As Riedl and co note, perhaps the practical problem isn't really interpreting a machine's behavior (humans find it difficult to interpret their own objectively). But where I would urge caution is really in the entire business of what it means for a machine to generate a "good enough" social performance of what it is doing for human audiences. My concern about Explainable AI is that it is a method of social performance that humans will inevitably use as a standard of interpretability. This is unavoidable, because in a mixed-initiative environment the incentive for ACME-like entities is to make the problem about what John knew in action rather than what their engineers or managers knew prior to action or what can be known about Skynet 3000 post-action.
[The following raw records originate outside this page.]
==> run a <==
## adaptive_pe
module adaptive_pe #(
    parameter integer MAX_WIDTH = 64,
    parameter integer MAX_ACC_WIDTH = 20   
)(
    input  wire                         clk,
    input  wire                         reset,
    input  wire                         ce,
    input  wire                         accumulate,
    input  wire                         test_mode,
    input  wire [2:0]                   precision_mode,
    input  wire [MAX_WIDTH-1:0]         weight_in,
    input  wire [MAX_WIDTH-1:0]         activation_in,
    input  wire [MAX_WIDTH-1:0]         mask_in,
    output reg  [MAX_ACC_WIDTH-1:0]     accumulated_sum,
    output wire                         clock_gated,
    output wire                         computation_skipped,
    output wire [2:0]                   active_precision   
);
    reg [6:0] active_bits;       
    reg [5:0] parallel_ops;      
    reg [8:0] max_value;         
    always @(*) begin
        case (precision_mode)
            3'b000: begin   
                active_bits = 7'd64;
                parallel_ops = 6'd64;
                max_value = 9'd1;
            end
            3'b001: begin   
                active_bits = 7'd64;
                parallel_ops = 6'd32;
  ...
Settings: LEC_CHECK=0, CAP_MARGIN=10, CORE_MARGIN=7, CORE_UTILIZATION=21, CTS_CLUSTER_DIAMETER=241, GPL_TIMING_DRIVEN=0, HOLD_SLACK_MARGIN=0.04, MAX_ROUTING_LAYER=met4, PLACE_DENSITY_LB_ADDON=0.25, SLEW_MARGIN=20, TNS_END_PERCENT=45; clock period 8.44 ns.
run.sh (not shown) runs the stock make flow with config.mk's settings and CLKGATE_MAP_FILE=.
==> run b (differences from run a) <==
CAP_MARGIN = 20   (was 10)
CORE_MARGIN = 2   (was 7)
CORE_UTILIZATION = 71   (was 21)
CTS_CLUSTER_DIAMETER = 227   (was 241)
CTS_CLUSTER_SIZE = 75   (was not set)
GPL_TIMING_DRIVEN = not set   (was 0)
HOLD_SLACK_MARGIN = not set   (was 0.04)
PLACE_DENSITY_LB_ADDON = 0.01   (was 0.25)
SETUP_SLACK_MARGIN = 2.09   (was not set)
TNS_END_PERCENT = not set   (was 45)
==> flow/constraint.sdc (replaced) <==
create_clock -name core_clock -period 8.38 [get_ports {clk}]
set_input_delay 1.6760 -clock core_clock [delete_from_list [all_inputs] [get_ports {clk}]]
set_output_delay 1.6760 -clock core_clock [all_outputs]
set_load 0.01 [all_outputs]
==> qor summary <==
item                                                           run a                     run b
Die x size                                                    418 um                    224 um
Cell area after placement                                 0.0393 mm2                0.0422 mm2
Number of standard-cell rows in the floorplan                    148                        80
Post-detail-place hpwl                                        144 mm                    130 mm
Routability Congestion                                         0.980                      1.28
Buffers inserted during post-CTS setup optimization               48                        79
Status                                               failed layout checks       did not finish
Failing step                                                       -  global routing (5_1_grt)
Violated checks                                         setup timing                         -
Sequential share of the synthesized area                       1.46%                     1.46%
Total of cells resized after clock tree synthesis                978                       723
Tally of buffers added on design ports                           223                       224
Die area                                                   0.175 mm2                0.0500 mm2
Worst slack, placed                                         -4.70 ns                  -3.32 ns
Die boundary height                                           418 um                    224 um
Starting utilization of the core area                          21.1%                     71.9%
Area of the mapped netlist                                0.0343 mm2                0.0343 mm2
Core area                                                  0.162 mm2                0.0476 mm2
Placed instance count                                          5,887                     4,936

---

==> v17: inputs <==
==> flow/design.v <==
`timescale 1ns / 1ps
module sparse_detector #(
    parameter WORD_SIZE = 64
)(
    input  wire [WORD_SIZE-1:0] data_in,
    output wire                 is_zero,     
    output wire                 is_sparse    
);
    assign is_zero = (data_in == {WORD_SIZE{1'b0}});
    function integer count_ones;
        input [WORD_SIZE-1:0] v;
        integer i, cnt;
        begin
            cnt = 0;
            for (i = 0; i < WORD_SIZE; i = i + 1)
                cnt = cnt + v[i];
            count_ones = cnt;
        end
    endfunction
    wire [6:0] ones_count = count_ones(data_in);
    assign is_sparse = (ones_count < (WORD_SIZE / 10));
endmodule
## P
==> flow/design.v (excerpt) <==
module CPU(clk, reset, initPC,
			  imem_addr, imem_rdata,
			  dmem_addr, dmem_wdata, dmem_we, dmem_rdata,
			  halted);
export LEC_CHECK = 0
export CAP_MARGIN = 35
export CELL_PAD_IN_SITES_GLOBAL_PLACEMENT = 0
export CORE_ASPECT_RATIO = 0.83
export CORE_MARGIN = 2
export CORE_UTILIZATION = 72
export CTS_CLUSTER_DIAMETER = 225
export PLACE_DENSITY = 0.41
export SETUP_SLACK_MARGIN = 1.04
export SLEW_MARGIN = 20
create_clock -name core_clock -period 3.9 [get_ports {clk}]
run.sh (not shown) runs the stock make flow with config.mk's settings and CLKGATE_MAP_FILE=.
The flow ended early for P: it failed with a tool error in global routing.
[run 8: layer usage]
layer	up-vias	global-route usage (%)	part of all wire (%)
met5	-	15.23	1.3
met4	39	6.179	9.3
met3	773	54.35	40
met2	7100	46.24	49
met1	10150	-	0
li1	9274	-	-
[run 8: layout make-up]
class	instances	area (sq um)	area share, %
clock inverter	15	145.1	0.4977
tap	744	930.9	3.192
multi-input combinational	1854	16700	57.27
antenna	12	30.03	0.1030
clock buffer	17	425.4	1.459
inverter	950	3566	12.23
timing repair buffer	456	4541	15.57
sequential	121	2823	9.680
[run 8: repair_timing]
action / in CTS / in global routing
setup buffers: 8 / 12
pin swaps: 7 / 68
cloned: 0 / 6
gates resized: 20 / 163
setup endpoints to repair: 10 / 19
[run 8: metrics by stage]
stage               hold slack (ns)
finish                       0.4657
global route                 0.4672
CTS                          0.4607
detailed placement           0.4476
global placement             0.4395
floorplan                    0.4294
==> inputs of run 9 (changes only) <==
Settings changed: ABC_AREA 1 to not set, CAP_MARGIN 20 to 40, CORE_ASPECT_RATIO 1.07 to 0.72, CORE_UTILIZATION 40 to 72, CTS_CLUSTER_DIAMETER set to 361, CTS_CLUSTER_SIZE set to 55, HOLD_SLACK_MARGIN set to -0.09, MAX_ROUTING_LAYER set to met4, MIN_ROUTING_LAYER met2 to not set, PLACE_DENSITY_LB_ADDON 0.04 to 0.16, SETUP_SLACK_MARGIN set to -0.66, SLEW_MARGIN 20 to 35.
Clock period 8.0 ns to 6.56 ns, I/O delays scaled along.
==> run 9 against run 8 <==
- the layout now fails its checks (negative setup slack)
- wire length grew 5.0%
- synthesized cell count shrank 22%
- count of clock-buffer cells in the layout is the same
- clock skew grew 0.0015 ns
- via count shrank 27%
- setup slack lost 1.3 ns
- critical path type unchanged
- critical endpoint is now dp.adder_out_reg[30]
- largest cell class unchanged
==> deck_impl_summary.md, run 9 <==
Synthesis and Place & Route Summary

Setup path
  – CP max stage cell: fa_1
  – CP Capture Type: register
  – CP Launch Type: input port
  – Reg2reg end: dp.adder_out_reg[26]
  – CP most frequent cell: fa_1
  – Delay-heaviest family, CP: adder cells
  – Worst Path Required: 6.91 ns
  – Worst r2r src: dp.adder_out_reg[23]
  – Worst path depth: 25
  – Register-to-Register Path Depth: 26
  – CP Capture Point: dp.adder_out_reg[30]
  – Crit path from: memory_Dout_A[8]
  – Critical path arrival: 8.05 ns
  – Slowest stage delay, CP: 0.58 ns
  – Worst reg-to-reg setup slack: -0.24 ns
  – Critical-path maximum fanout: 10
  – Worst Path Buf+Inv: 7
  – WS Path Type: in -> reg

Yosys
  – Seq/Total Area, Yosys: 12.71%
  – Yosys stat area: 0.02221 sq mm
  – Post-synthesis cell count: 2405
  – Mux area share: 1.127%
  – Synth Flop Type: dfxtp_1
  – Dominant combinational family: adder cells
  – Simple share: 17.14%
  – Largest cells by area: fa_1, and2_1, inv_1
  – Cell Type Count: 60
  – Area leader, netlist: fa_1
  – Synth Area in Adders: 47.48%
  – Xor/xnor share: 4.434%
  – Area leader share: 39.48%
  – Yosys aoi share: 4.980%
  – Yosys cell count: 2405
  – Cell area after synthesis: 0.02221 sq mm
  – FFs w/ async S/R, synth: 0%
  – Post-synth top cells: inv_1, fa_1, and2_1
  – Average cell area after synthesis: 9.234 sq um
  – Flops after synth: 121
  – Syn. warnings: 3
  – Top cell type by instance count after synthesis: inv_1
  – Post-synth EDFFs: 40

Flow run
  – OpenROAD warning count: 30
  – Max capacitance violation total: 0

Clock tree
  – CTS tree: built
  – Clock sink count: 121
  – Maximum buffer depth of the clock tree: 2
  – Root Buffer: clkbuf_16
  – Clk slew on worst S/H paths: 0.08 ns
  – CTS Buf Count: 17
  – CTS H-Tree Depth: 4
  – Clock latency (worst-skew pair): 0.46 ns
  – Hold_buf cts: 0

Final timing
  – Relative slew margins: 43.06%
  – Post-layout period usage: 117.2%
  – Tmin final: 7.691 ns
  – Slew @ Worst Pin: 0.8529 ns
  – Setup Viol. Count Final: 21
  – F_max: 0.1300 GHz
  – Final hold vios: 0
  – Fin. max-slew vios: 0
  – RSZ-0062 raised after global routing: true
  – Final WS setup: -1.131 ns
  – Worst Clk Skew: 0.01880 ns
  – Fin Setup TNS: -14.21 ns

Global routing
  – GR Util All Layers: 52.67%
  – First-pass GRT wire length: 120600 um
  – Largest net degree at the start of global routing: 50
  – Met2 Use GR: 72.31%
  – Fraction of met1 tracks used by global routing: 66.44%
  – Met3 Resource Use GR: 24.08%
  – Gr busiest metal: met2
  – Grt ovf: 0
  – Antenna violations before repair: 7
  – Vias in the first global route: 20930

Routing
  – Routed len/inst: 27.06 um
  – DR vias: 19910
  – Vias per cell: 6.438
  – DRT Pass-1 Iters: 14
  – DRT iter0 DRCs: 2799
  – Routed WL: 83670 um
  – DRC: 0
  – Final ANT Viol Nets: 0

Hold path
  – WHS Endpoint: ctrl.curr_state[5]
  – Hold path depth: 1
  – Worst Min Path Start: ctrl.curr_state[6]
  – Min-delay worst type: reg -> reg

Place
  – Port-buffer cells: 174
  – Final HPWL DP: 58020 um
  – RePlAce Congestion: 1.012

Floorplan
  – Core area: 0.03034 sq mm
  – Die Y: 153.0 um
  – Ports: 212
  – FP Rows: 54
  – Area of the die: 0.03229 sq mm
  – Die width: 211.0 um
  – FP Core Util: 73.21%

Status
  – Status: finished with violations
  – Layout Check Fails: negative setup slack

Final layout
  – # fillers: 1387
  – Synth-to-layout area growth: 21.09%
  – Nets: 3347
Ultimately institutions that use AI are going to have differing standards of what interpretation means, what kinds of explanations ultimately produce it, and how ambiguities and problems in explanations are resolved. Some institutions will need to change their ways to ethically delegate decision-making to AI. Others might find ways to incorporate Explainable AI into the narrative-generation and outcome-generation mechanisms they already have. If Riedl and co could find a way of modeling the social and perhaps dramaturgical aspect of how people and institutions in professional domains generate and use explanations – either as a standalone thing or as a model of how it becomes interpretation – he could probably make a landmark contribution not only to computer science but also at least several other academic disciplines. And it would also be a very practical tool for policymakers that need help in dealing with the robot revolution.